Newly arising mutations create the phenotypic variation upon which selection can act. But mutations do not necessarily act independently or on a single phenotype, making their effects on evolution difficult to predict. Mutational interactions, or epistasis, can constrain the path of natural selection. Additionally, pleiotropic mutations, which impact more than one phenotype, have fitness consequences that represent the totality of their phenotypic effects and not simply their impact on any individual character.

I present three studies that examine the impact of epistasis and pleiotropy on protein evolution. First, my colleagues and I identified a single nucleotide insertion in a vineyard isolate of Saccharomyces cerevisiae that has cascading effects through the gene-expression network. Using isogenic laboratory strains, we confirm that this allele causes dramatic differences in gene-expression levels of key genes involved in amino acid biosynthesis. We conclude that this allele's relatively high mutation rate, combined with its mild phenotypic effects, account for its persistence in natural populations.

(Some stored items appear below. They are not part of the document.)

`src/rtl/mem_arb_pkg.sv`:
```
// Shared types and constants for the IF/LS memory port arbiter.
package mem_arb_pkg;

  localparam logic [63:0] MEM_BASE_DEFAULT   = 64'h8000_0000;
  localparam int unsigned STARVE_MAX_DEFAULT = 4;

  typedef enum logic [1:0] {
    GNT_NONE,
    GNT_IF,
    GNT_LS
  } grant_e;

  typedef struct packed {
    logic        valid;
    logic [63:0] data;
  } resp_t;

  // Byte address to 64-bit word index; addresses below base wrap silently.
  function automatic logic [63:0] word_idx(input logic [63:0] addr, input logic [63:0] base);
    return (addr - base) >> 3;
  endfunction

endpackage

```
`src/rtl/mem_arb_resp_buf.sv`:
```
// One-deep response holding register with valid/ready handshake.
module mem_arb_resp_buf
  import mem_arb_pkg::*;
(
  input  logic        clk,
  input  logic        rst_n,
  input  logic        load_i,
  input  logic [63:0] load_data_i,
  input  logic        resp_ready_i,
  output resp_t       resp_o,
  output logic        free_o
);

  resp_t resp_q, resp_d;

  // A load in the same cycle as a consume overwrites the slot and keeps valid high.
  always_comb begin
    resp_d = resp_q;
    if (load_i) begin
      resp_d.valid = 1'b1;
      resp_d.data  = load_data_i;
    end else if (resp_q.valid && resp_ready_i) begin
      resp_d.valid = 1'b0;
    end
  end

  always_ff @(posedge clk or negedge rst_n) begin
    if (!rst_n) begin
      resp_q <= '0;
    end else begin
      resp_q <= resp_d;
    end
  end

  assign resp_o = resp_q;
  assign free_o = !resp_q.valid || resp_ready_i;

endmodule

```
`src/rtl/mem_port_arbiter.sv`:
```
// Arbitrates one 1R/1W memory port between instruction fetch and load/store.
// Optional grant/conflict statistics counters are enabled by MEM_ARB_STATS_EN.
module mem_port_arbiter
  import mem_arb_pkg::*;
#(
  parameter logic [63:0] MEM_BASE   = MEM_BASE_DEFAULT,
  parameter int unsigned STARVE_MAX = STARVE_MAX_DEFAULT
) (
  input  logic        clk,
  input  logic        rst_n,
  input  logic        if_req_valid,
  output logic        if_req_ready,
  input  logic [63:0] if_req_addr,
  output logic        if_resp_valid,
  input  logic        if_resp_ready,
  output logic [31:0] if_resp_data,
  input  logic        ls_req_valid,
  output logic        ls_req_ready,
  input  logic [63:0] ls_req_addr,
  input  logic        ls_req_wen,
  input  logic [63:0] ls_req_wdata,
  input  logic [63:0] ls_req_wmask,
  output logic        ls_resp_valid,
  input  logic        ls_resp_ready,
  output logic [63:0] ls_resp_rdata,
  output logic        mem_en,
  output logic [63:0] mem_idx,
  output logic        mem_wen,
  output logic [63:0] mem_wdata,
  output logic [63:0] mem_wmask,
  input  logic [63:0] mem_rdata
`ifdef MEM_ARB_STATS_EN
  ,
  output logic [31:0] stat_if_grants,
  output logic [31:0] stat_ls_grants,
  output logic [31:0] stat_conflicts
`endif
);

  localparam int unsigned      CNT_W   = $clog2(STARVE_MAX + 1);
  localparam logic [CNT_W-1:0] CNT_MAX = CNT_W'(STARVE_MAX);

  logic [CNT_W-1:0] starve_q, starve_d;
  grant_e           gnt;
  logic             if_elig, ls_elig;
  logic             if_free, ls_free;
  resp_t            if_resp, ls_resp;
  logic [63:0]      if_load_data, ls_load_data;
  logic             unused_if_hi;

  // Grant is suppressed while in reset so no access or write escapes.
  always_comb begin
    if_elig = if_req_valid && if_free;
    ls_elig = ls_req_valid && ls_free;
    gnt     = GNT_NONE;
    if (rst_n) begin
      if (ls_elig && (!if_elig || starve_q < CNT_MAX)) begin
        gnt = GNT_LS;
      end else if (if_elig) begin
        gnt = GNT_IF;
      end
    end
  end

  always_comb begin
    mem_en    = 1'b0;
    mem_idx   = '0;
    mem_wen   = 1'b0;
    mem_wdata = '0;
    mem_wmask = '0;
    case (gnt)
      GNT_IF: begin
        mem_en  = 1'b1;
        mem_idx = word_idx(if_req_addr, MEM_BASE);
      end
      GNT_LS: begin
        mem_en    = 1'b1;
        mem_idx   = word_idx(ls_req_addr, MEM_BASE);
        mem_wen   = ls_req_wen;
        mem_wdata = ls_req_wdata;
        mem_wmask = ls_req_wmask;
      end
      default: ;
    endcase
  end

  assign if_req_ready = (gnt == GNT_IF);
  assign ls_req_ready = (gnt == GNT_LS);

  assign if_load_data = {32'h0, (if_req_addr[2] ? mem_rdata[63:32] : mem_rdata[31:0])};
  assign ls_load_data = ls_req_wen ? 64'h0 : mem_rdata;

  always_comb begin
    starve_d = starve_q;
    if (gnt == GNT_IF || !if_req_valid) begin
      starve_d = '0;
    end else if (gnt == GNT_LS && starve_q != CNT_MAX) begin
      starve_d = starve_q + 1'b1;
    end
  end

  always_ff @(posedge clk or negedge rst_n) begin
    if (!rst_n) begin
      starve_q <= '0;
    end else begin
      starve_q <= starve_d;
    end
  end

  mem_arb_resp_buf u_if_buf (
    .clk          (clk),
    .rst_n        (rst_n),
    .load_i       (gnt == GNT_IF),
    .load_data_i  (if_load_data),
    .resp_ready_i (if_resp_ready),
    .resp_o       (if_resp),
    .free_o       (if_free)
  );

  mem_arb_resp_buf u_ls_buf (
    .clk          (clk),
    .rst_n        (rst_n),
    .load_i       (gnt == GNT_LS),
    .load_data_i  (ls_load_data),
    .resp_ready_i (ls_resp_ready),
    .resp_o       (ls_resp),
    .free_o       (ls_free)
  );

  assign if_resp_valid = if_resp.valid;
  assign if_resp_data  = if_resp.data[31:0];
  assign unused_if_hi  = ^if_resp.data[63:32];
  assign ls_resp_valid = ls_resp.valid;
  assign ls_resp_rdata = ls_resp.data;

`ifdef MEM_ARB_STATS_EN
  logic [31:0] stat_if_q, stat_ls_q, stat_cf_q;

  always_ff @(posedge clk or negedge rst_n) begin
    if (!rst_n) begin
      stat_if_q <= '0;
      stat_ls_q <= '0;
      stat_cf_q <= '0;
    end else begin
      if (gnt == GNT_IF && stat_if_q != '1) stat_if_q <= stat_if_q + 32'd1;
      if (gnt == GNT_LS && stat_ls_q != '1) stat_ls_q <= stat_ls_q + 32'd1;
      if (if_elig && ls_elig && stat_cf_q != '1) stat_cf_q <= stat_cf_q + 32'd1;
    end
  end

  assign stat_if_grants = stat_if_q;
  assign stat_ls_grants = stat_ls_q;
  assign stat_conflicts = stat_cf_q;
`endif

endmodule

```
`config.mk`:
```
export PLATFORM = sky130hd
export DESIGN_NAME = mem_port_arbiter
export DESIGN_NICKNAME = d
export VERILOG_FILES = /design/src/rtl/mem_arb_pkg.sv /design/src/rtl/mem_arb_resp_buf.sv /design/src/rtl/mem_port_arbiter.sv
export SDC_FILE = /design/constraint.sdc
export NUM_CORES = 1
export LEC_CHECK = 0
export ABC_CLOCK_PERIOD_IN_PS = 14700
export CORE_AREA = 8 8 233 235
export CTS_CLUSTER_SIZE = 40
export DETAILED_ROUTE_END_ITERATION = 10
export DIE_AREA = 0 0 241 243
export SLEW_MARGIN = 20
export SYNTH_ARGS = -nofsm -noshare
export SYNTH_HDL_FRONTEND = slang
export SYNTH_SLANG_ARGS = --single-unit
```
`constraint.sdc`:
```
create_clock -name clk -period 14.7 [get_ports clk]
set_clock_uncertainty 0.05 [all_clocks]
set_input_delay 3.675 -clock clk [delete_from_list [all_inputs] [get_ports clk]]
set_output_delay 3.675 -clock clk [all_outputs]
set_load 0.01 [all_outputs]
```
==> results of run 1 <==
-- critical path, stage by stage --
cell and delay [ns]:
clkdlybuf4s50_1 0.46, nand2b_1 0.22, nand2_1 0.08, o2111ai_1 0.33, ha_4 0.80, mux2i_1 0.30, ha_1 0.28, nand2_1 0.10
nor4_2 0.55, o21ai_0 0.54, o31a_1 0.44, nor3_1 0.18, clkdlybuf4s50_1 0.58
-- flip-flops by register name (all words and copies together), names as in the netlist --
name and flops:
u_ls_buf.resp_o 65, u_if_buf.resp_o 33, starve_q 3
-- per-layer routing --
| layer | GRT usage (%) | up-vias | wire length [µm] |
|---|---|---|---|
| met5 | 0 | - | 73 |
| met4 | 3.57 | 12 | 943 |
| met3 | 3.86 | 52 | 3530 |
| met2 | 27.7 | 361 | 24400 |
| met1 | 17.3 | 4099 | 18900 |
| li1 | - | 4039 | - |
-- cell families after synthesis --
group / after synthesis
xor gates and xnor gates: 15
muxes: 64
AOI/OAI and AO/OA: 175
other: 1
buffers and inverters: 136
adders and majority gates: 5
and+or+nand+nor: 370
DFF: 101
-- per-stage QoR --
stage	hold WS [ns]	util, %	cell area (µm²)	std cells	setup slack [ns]
floorplan	0.487	-	6940	869	3.30
global placement	0.456	27.1	13700	2101	2.48
detailed placement	0.465	27.1	13700	2101	2.37
CTS	0.477	27.7	14000	2117	2.36
global route	0.502	27.7	14000	2119	1.99
finish	0.473	27.7	14000	2119	2.40
-- final cells by class --
cell class                      instances  area (µm²)
Fill cell                            5549       36600
Clock buffer                            9         225
Timing Repair Buffer                  619        6180
Tap cell                              680         851
Clock inverter                          7        81.3
Multi-Input combinational cell        632        3900
Antenna cell                            2        5.00
Inverter                               69         259
Sequential cell                       101        2530
-- worst max-delay path by stage --
stage | startpoint | endpoint | slack (ns)
2_1_floorplan | ls_resp_ready | mem_idx[56] | 3.30
3_3_place_gp | ls_resp_ready | mem_idx[52] | 2.48
3_5_place_dp | ls_resp_ready | mem_idx[58] | 2.37
4_1_cts | ls_resp_ready | mem_idx[58] | 2.36
5_1_grt | ls_resp_ready | mem_idx[54] | 1.99
6_report | ls_resp_ready | mem_idx[58] | 2.40
-- synth_stat cells, types with 12 or more instances --
| cell | count | area [µm²] |
|---|---|---|
| mux2i_1 | 57 | 571 |
| and2_1 | 131 | 820 |
| clkbuf_1 | 48 | 180 |
| a21oi_1 | 43 | 215 |
| dfrtp_1 | 101 | 2530 |
| or3_1 | 12 | 75.1 |
| nand2_1 | 76 | 285 |
| inv_1 | 69 | 259 |
| o21ai_0 | 69 | 345 |
| nor2_1 | 81 | 304 |
| nor3_1 | 18 | 90.1 |
| a22oi_1 | 30 | 225 |
-- power groups by stage --
stage | Combinational (µW) | Sequential (µW) | Clock, µW
finish | 443 | 358 | 255
floorplan | 119 | 386 | 0
CTS | 452 | 359 | 267
global route | 475 | 366 | 276
global placement | 447 | 360 | 0
detailed placement | 449 | 363 | 0
-- layout by cell type (no fill, tap or decap), drive strengths merged, types with 5 or more instances in the layout --
cell type	count
o31a	5
mux2	7
mux2i	57
nor3b	10
nand4	5
nor4	7
or3b	6
nor2	81
nand2b	6
nor3	18
clkbuf	9
dfrtp	101
a22oi	30
xor2	7
a21oi	43
inv	71
o21ai	75
or3	12
xnor2	8
clkdlybuf4s50	610
buf	9
ha	5
nand2	76
and2	131
==> impl_results.md, run 1 <==
- Hold_buf cts: 0
- Startpoint types: input port
- XOR/XNOR share of the synthesized area: roughly 1.9%
- Total power: 1060 µW
- TritonCTS Sinks: 101
- Layout cell share with drive strength beyond 1: roughly 3.0%
- Worst setup path class: input port to output port
- Power density cells: between 70 and 80 nW/µm²
- Total of max-cap violations: 0
- Die height: about 240 µm
- Largest net degree at the start of global routing: approximately 230
- Flop2flop setup slack: roughly 11 ns
- Compound-Gate Fraction of Synth Area: between 10% and 20%
- Synthesized area: a little under 7000 µm²
- Post-DP HPWL: between 30 and 40 mm
- Clk Latency, worst-skew pair: 0.35 ns
- Post-synthesis cell type count: 52
- Vias in the first global route: between 8000 and 9000
- RSZ-0062 raised after global routing: false
- Mean post-synth cell area: around 8.0 µm²
- Synthesized flop and latch total: between 100 and 150
- Seq pwr share: roughly a third
- F_max: 0.0813 GHz
- Worst Hold Class: flip-flop to flip-flop
- Post-Synthesis Cells: 867
- Seq/Total Area, Yosys: between 30% and 40%
- WP data arrival: between 8 and 9 ns
- CP Capture Type: output port
- Adder-cell area share of the yosys netlist: less than 1%
- Sw Ratio: approximately a third
- Clk pin slew, worst setup/hold paths: ~0.080 ns
- GR Overflow Total: 0
- Die Area: around 59000 µm²
- Hold Startpoint: u_ls_buf.resp_o[63]
- Peak supply drop: ~0.000054 V
- Fin. max-slew vios: 0
- First-pass GRT wire length: 66.0 mm
- Launch point of the worst reg-to-reg path: u_ls_buf.resp_o[64]
- Die X: approximately 240 µm
- Slew at the pin closest to its max-slew limit: 1.20 ns
- Gpl congestion: 0.898
- Internal power: a little over 700 µW
- Post-CTS Setup Bufs: 0
- Tmin final: 12.30 ns
- ANT nets after route: 0
- Post-route DRC: 0
- Reg2reg path depth: 9
- Mux cell area share after synthesis: under 10%
- LEAKAGE: between 0.005 and 0.006 µW
- WHS Path Cells: 2
- Final Setup Violations: 0
- Status: complete, no violations
- Fin crit share: a little over four fifths
- Largest family of logic cells by synthesized area: simple AND/OR/NAND/NOR gates
- Share of flip-flops with an asynchronous set or reset: 100%
- Initial antenna violation count: 9
- Initial Utilization: between 10 and 15%
- Post-CTS sizing: 0
- I/O pin count: between 600 and 700
- Final #Nets: approximately 1800
- Placement Rows: just over 80
- Layout area overhead: 103%
- Via density: about 4.0
- DR pass1 iterations: 4
- Switch Pwr: 345 µW
- Total CTS buffers: 9
- H-Tree Depth: 3
- Root buf cell: clkbuf_16
- Worst Path Max Fanout: 74
- CTS tree: built
- Slew margin rel.: 19.8%
- Primary FF master, synth: dfrtp_1
- Post-synthesis simple-gate area fraction: 28.4%
- Drt total wl: about 48 mm
- Initial DRC count: ~420
- Post-synth EDFFs: 0
- Hold Path End: u_ls_buf.resp_o[63]
- GRT Util Overall: about 15%
- Max Root-Sink Buffers: 2
- Core ar.: 50700 µm²
- Final Hold Vio Count: 0
- DR WL/cell: 22.6 µm
- Clk pwr share: between 20 and 25%
- Worst Path Required: roughly 11 ns
- Comb pwr share: a little over two fifths
- Endpoint of the worst-slack reg-to-reg timing path: u_ls_buf.resp_o[1]
- Post-Route Setup TNS: 0 ns
- Via count: around 8600
- Yosys warning total: 0
- Port bufs: 612
No activity file was read; power rests on OpenSTA's default activity.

Second, in order to understand the importance of regulatory and structural mutations in multistep evolutionary pathways, we carried out experiments in which the expression of β-lactamase in Escherichia coli was under the control of a tunable arabinose promoter. We find that the fitness effect of an increase in gene expression is highly dependent on the catalytic activity of the coding sequence. The mapping of enzyme activity to fitness strongly influences the temporal incorporation and importance of regulatory mutants on evolutionary pathways.

Finally, utilizing a Saccharomyces cerevisiae model of dihydrofolate reductase (DHFR) evolution in Plasmodium falciparum, we examine the robustness of growth rate to mutations that confer drug resistance. Assays of all 48 combinations of 6 naturally occurring resistance mutations reveal that growth and resistance phenotypes freely associate and do not demonstrate a strong negative tradeoff. The three evolutionary pathways that dominate DHFR evolution show that subsequent resistance-increasing mutations can compensate for initial declines in growth rate. Our results suggest that growth rate in P. falciparum is robust to drug resistance mutations at the DHFR locus.